Dominic Rushe in New York 

Coronavirus forces industries across US to let employees work from home

Ford, GM and banks tell employees to work remotely if possible while impact of shuttering US will take weeks if not longer to assess
  
  

A man wears a face mask as he walks on Wall Street in New York, New York, on 13 March.
A man wears a face mask as he walks on Wall Street in New York, New York, on Friday. Photograph: Lucas Jackson/Reuters

The coronavirus pandemic swept across US business on Friday as industries from automotive to tech and leisure moved to contain the growing threat.
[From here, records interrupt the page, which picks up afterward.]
**src/rtl/reg_dump_reader_if.sv**
```systemverilog
// Register-dump bus: the debug read port toward the CPU (reg_sel/reg_data)
// and the valid/ready stream of captured register beats toward the consumer.
//   master : the dump reader (drives reg_sel and the out_* payload)
//   slave  : the environment (returns reg_data, drives out_ready)
interface reg_dump_reader_if;
    logic [4:0]  reg_sel;
    logic [31:0] reg_data;
    logic        out_valid;
    logic        out_ready;
    logic [31:0] out_data;
    logic [4:0]  out_idx;
    logic        out_last;

    modport master (
        output reg_sel,
        input  reg_data,
        output out_valid,
        input  out_ready,
        output out_data,
        output out_idx,
        output out_last
    );

    modport slave (
        input  reg_sel,
        output reg_data,
        input  out_valid,
        output out_ready,
        input  out_data,
        input  out_idx,
        input  out_last
    );
endinterface

```
**src/rtl/reg_dump_reader.sv**
```systemverilog
// Register dump reader: on start, walks register indices FIRST_REG..LAST_REG
// on the CPU debug read port, holds each index for SETTLE cycles, captures
// the returned value and offers it as one valid/ready beat. Register 0 is
// always reported as zero. abort cancels a scan without a done pulse.
// Ports:
//   clk, rstn   : clock, asynchronous active-low reset
//   start       : scan request, only honoured while idle
//   abort       : synchronous scan cancel, wins over start and out_ready
//   bus         : reg_sel/reg_data read port and out_* beat stream
//   busy        : high whenever a scan is in progress
//   done        : one-cycle pulse after the LAST_REG beat is accepted
module reg_dump_reader #(
    parameter int unsigned FIRST_REG = 0,
    parameter int unsigned LAST_REG  = 31,
    parameter int unsigned SETTLE    = 1
) (
    input  logic                      clk,
    input  logic                      rstn,
    input  logic                      start,
    input  logic                      abort,
    reg_dump_reader_if.master         bus,
    output logic                      busy,
    output logic                      done
);

    localparam int unsigned CNT_W = (SETTLE > 1) ? $clog2(SETTLE) : 1;

    localparam logic [1:0] S_IDLE   = 2'd0;
    localparam logic [1:0] S_SELECT = 2'd1;
    localparam logic [1:0] S_SEND   = 2'd2;

    logic [1:0]       state_q, state_d;
    logic [4:0]       idx_q, idx_d;
    logic [CNT_W-1:0] cnt_q, cnt_d;
    logic             valid_q, valid_d;
    logic [31:0]      data_q, data_d;
    logic [4:0]       oidx_q, oidx_d;
    logic             last_q, last_d;
    logic             busy_d;
    logic             done_d;

    // Next-state and next-output logic; idx doubles as reg_sel, so it is
    // forced back to zero whenever the scan ends.
    always_comb begin
        state_d = state_q;
        idx_d   = idx_q;
        cnt_d   = cnt_q;
        valid_d = valid_q;
        data_d  = data_q;
        oidx_d  = oidx_q;
        last_d  = last_q;
        done_d  = 1'b0;

        case (state_q)
            S_IDLE: begin
                idx_d = 5'd0;
                if (start && !abort) begin
                    state_d = S_SELECT;
                    idx_d   = 5'(FIRST_REG);
                    cnt_d   = '0;
                end
            end
            S_SELECT: begin
                if (abort) begin
                    state_d = S_IDLE;
                    idx_d   = 5'd0;
                    cnt_d   = '0;
                    valid_d = 1'b0;
                end else if (cnt_q == CNT_W'(SETTLE - 1)) begin
                    state_d = S_SEND;
                    valid_d = 1'b1;
                    data_d  = (idx_q == 5'd0) ? 32'h0 : bus.reg_data;
                    oidx_d  = idx_q;
                    last_d  = (idx_q == 5'(LAST_REG));
                    cnt_d   = '0;
                end else begin
                    cnt_d = cnt_q + 1'b1;
                end
            end
            S_SEND: begin
                if (abort) begin
                    state_d = S_IDLE;
                    idx_d   = 5'd0;
                    cnt_d   = '0;
                    valid_d = 1'b0;
                end else if (bus.out_ready) begin
                    valid_d = 1'b0;
                    cnt_d   = '0;
                    if (idx_q == 5'(LAST_REG)) begin
                        state_d = S_IDLE;
                        idx_d   = 5'd0;
                        done_d  = 1'b1;
                    end else begin
                        state_d = S_SELECT;
                        idx_d   = idx_q + 5'd1;
                    end
                end
            end
            default: begin
                state_d = S_IDLE;
                idx_d   = 5'd0;
                cnt_d   = '0;
                valid_d = 1'b0;
            end
        endcase

        busy_d = (state_d != S_IDLE);
    end

    // State and output registers.
    always_ff @(posedge clk or negedge rstn) begin
        if (!rstn) begin
            state_q <= S_IDLE;
            idx_q   <= 5'd0;
            cnt_q   <= '0;
            valid_q <= 1'b0;
            data_q  <= 32'h0;
            oidx_q  <= 5'd0;
            last_q  <= 1'b0;
            busy    <= 1'b0;
            done    <= 1'b0;
        end else begin
            state_q <= state_d;
            idx_q   <= idx_d;
            cnt_q   <= cnt_d;
            valid_q <= valid_d;
            data_q  <= data_d;
            oidx_q  <= oidx_d;
            last_q  <= last_d;
            busy    <= busy_d;
            done    <= done_d;
        end
    end

    assign bus.reg_sel   = idx_q;
    assign bus.out_valid = valid_q;
    assign bus.out_data  = data_q;
    assign bus.out_idx   = oidx_q;
    assign bus.out_last  = last_q;

endmodule
```
**src/flat_wrapper.sv**
```systemverilog
// flat-port wrapper written by rule: the top's interface ports become plain ports
module reg_dump_reader_flat 
#(
    parameter int unsigned FIRST_REG = 0,
    parameter int unsigned LAST_REG  = 31,
    parameter int unsigned SETTLE    = 1
)
  (clk, rstn, start, abort, busy, done, bus_reg_sel, bus_reg_data, bus_out_valid, bus_out_ready, bus_out_data, bus_out_idx, bus_out_last);
  reg_dump_reader_if bus_i ();
  input  logic clk;
  input  logic rstn;
  input  logic start;
  input  logic abort;
  output logic busy;
  output logic done;
  output wire logic [$bits(bus_i.reg_sel)-1:0] bus_reg_sel;
  input wire logic [$bits(bus_i.reg_data)-1:0] bus_reg_data;
  output wire logic [$bits(bus_i.out_valid)-1:0] bus_out_valid;
  input wire logic [$bits(bus_i.out_ready)-1:0] bus_out_ready;
  output wire logic [$bits(bus_i.out_data)-1:0] bus_out_data;
  output wire logic [$bits(bus_i.out_idx)-1:0] bus_out_idx;
  output wire logic [$bits(bus_i.out_last)-1:0] bus_out_last;
  assign bus_reg_sel = bus_i.reg_sel;
  assign bus_i.reg_data = bus_reg_data;
  assign bus_out_valid = bus_i.out_valid;
  assign bus_i.out_ready = bus_out_ready;
  assign bus_out_data = bus_i.out_data;
  assign bus_out_idx = bus_i.out_idx;
  assign bus_out_last = bus_i.out_last;
  reg_dump_reader #(.FIRST_REG(FIRST_REG), .LAST_REG(LAST_REG), .SETTLE(SETTLE)) u_core (.clk(clk), .rstn(rstn), .start(start), .abort(abort), .bus(bus_i), .busy(busy), .done(done));
endmodule
```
Ford and General Motors announced that beginning Monday employees who can work from home should do so. The guidelines apply globally but exclude factory workers and those who must physically be present to do their duties. Ford employs 190,000 people globally while GM employs about 168,000 people.

In a memo sent to employees, GM’s chief executive, Mary Barra, said: “These are important steps to lower the probability of spreading the coronavirus to coworkers, families and communities and to relieve the burden on public resources.”

Telecoms giant AT&T has also told its 245,000 staff to work from home where possible.

Wall Street banks including JP Morgan and Goldman Sachs have already instructed New York City employees to work from home as the number of cases in the state rises.

No sector of the economy is unaffected. Hollywood has postponed the release of films including Disney’s new Mulan and the latest James Bond. The lights of Broadway are off, Disney is closing parks in the US and France, and sports events including the Masters golf tournament are on hold.

Airlines are cutting flights and freezing hiring. Carnival Cruises has announced it will suspend global operations at its Princess Cruises subsidiary for two months.

Across Silicon Valley workers have been instructed to stay home as Apple, Alphabet, Facebook, Twitter and others have moved to minimize the spread of the virus.

The long-term economic impact of the shuttering of America will take weeks if not longer to assess. Michael Pearce, senior US economist at CapitalEconomics, said the escalating response to the crisis from the US government, closing schools, banning large gatherings, will take a “sharp toll on the economy”.

Capital Economics has cut its US growth forecast for 2020 to just 0.6%, down from 1.8%.

Next week the Federal Reserve holds its first meeting since the World Health Organization officially declared the Covid-19 outbreak a pandemic. The Fed chair, Jerome Powell, is expected to cut interest rates and will provide an update on the overall health of the US economy.

Next week is also when the Bureau of Labor Statistics will collect its sample for the next monthly jobs report. Jobs growth has been on a record-breaking streak in the US since the end of the last recession.

Last month the US added another 273,000 jobs. This month’s report, due 3 April, will give some indication of the likely impact of the closures on employment.